* _TASK INSTRUCTIONS_
The answer must be every line from the entries below that includes "reported".
*** Opening DATA FOR PROCESSING ***
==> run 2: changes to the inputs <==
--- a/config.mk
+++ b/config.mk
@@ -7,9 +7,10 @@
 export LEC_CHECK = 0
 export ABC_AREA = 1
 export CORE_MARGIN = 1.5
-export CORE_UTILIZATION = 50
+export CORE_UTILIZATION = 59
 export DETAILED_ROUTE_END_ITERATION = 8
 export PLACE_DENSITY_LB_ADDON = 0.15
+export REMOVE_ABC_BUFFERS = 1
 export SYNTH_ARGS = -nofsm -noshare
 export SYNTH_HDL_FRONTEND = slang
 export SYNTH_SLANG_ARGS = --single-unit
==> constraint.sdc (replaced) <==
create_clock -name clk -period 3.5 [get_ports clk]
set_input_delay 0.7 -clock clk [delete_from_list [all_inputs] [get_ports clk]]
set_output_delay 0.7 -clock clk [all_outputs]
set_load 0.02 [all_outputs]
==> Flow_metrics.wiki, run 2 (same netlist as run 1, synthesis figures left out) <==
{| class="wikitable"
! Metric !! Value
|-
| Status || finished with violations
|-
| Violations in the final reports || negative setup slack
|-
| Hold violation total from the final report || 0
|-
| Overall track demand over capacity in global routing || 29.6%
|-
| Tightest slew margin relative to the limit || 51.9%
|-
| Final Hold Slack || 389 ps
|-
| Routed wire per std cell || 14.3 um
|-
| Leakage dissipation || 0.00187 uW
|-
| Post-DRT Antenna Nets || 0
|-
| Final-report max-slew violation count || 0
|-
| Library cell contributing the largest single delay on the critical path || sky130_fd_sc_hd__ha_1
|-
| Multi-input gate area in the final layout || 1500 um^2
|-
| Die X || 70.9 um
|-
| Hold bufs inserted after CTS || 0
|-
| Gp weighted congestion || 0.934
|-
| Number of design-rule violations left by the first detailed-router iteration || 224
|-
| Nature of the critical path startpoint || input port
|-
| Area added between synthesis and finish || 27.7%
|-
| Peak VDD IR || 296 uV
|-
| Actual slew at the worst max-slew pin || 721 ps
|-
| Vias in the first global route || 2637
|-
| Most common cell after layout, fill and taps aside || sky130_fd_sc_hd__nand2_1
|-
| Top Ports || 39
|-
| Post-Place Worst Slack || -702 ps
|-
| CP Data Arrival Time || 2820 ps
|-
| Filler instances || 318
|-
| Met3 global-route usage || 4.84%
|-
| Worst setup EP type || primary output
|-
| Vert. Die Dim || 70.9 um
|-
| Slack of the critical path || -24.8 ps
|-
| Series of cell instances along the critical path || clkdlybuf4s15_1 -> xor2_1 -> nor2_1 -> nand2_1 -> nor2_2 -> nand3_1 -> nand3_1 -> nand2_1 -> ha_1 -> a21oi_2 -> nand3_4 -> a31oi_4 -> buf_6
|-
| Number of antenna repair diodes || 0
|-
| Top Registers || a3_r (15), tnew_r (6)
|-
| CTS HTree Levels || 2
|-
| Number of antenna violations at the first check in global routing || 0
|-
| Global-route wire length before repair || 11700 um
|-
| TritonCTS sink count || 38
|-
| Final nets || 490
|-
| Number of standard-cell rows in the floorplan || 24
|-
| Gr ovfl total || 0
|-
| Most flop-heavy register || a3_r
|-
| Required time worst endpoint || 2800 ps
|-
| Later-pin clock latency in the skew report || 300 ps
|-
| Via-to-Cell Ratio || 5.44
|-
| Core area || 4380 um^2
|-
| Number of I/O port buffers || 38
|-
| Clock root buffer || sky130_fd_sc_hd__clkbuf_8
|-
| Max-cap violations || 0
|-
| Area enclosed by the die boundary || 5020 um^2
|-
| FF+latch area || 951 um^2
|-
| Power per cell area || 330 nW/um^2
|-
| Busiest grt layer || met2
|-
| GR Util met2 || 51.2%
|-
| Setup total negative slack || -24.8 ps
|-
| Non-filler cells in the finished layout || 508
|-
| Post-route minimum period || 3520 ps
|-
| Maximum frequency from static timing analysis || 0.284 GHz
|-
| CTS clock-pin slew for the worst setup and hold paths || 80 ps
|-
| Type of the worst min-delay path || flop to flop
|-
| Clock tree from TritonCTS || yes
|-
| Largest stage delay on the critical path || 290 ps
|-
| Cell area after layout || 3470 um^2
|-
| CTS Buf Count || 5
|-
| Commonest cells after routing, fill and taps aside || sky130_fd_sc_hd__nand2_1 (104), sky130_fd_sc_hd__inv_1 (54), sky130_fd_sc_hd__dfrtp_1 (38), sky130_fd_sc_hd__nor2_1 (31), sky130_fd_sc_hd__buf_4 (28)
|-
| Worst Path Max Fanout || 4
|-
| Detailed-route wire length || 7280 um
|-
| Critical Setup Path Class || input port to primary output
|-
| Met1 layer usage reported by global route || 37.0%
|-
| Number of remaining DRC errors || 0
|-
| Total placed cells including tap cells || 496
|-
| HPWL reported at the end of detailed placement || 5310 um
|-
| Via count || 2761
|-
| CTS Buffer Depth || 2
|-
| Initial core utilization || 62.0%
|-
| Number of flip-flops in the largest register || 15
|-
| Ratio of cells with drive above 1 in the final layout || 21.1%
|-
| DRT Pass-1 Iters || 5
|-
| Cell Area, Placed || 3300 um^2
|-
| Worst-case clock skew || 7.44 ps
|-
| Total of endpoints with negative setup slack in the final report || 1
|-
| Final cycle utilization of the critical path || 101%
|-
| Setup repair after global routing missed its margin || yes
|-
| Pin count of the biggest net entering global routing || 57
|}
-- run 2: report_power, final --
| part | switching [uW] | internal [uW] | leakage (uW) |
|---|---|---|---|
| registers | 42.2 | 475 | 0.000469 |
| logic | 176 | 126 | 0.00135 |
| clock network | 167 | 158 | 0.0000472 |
*** Closing DATA FOR PROCESSING ***
* _WRITTEN SOLUTION_
| Met1 layer usage reported by global route || 37.0%
| HPWL reported at the end of detailed placement || 5310 um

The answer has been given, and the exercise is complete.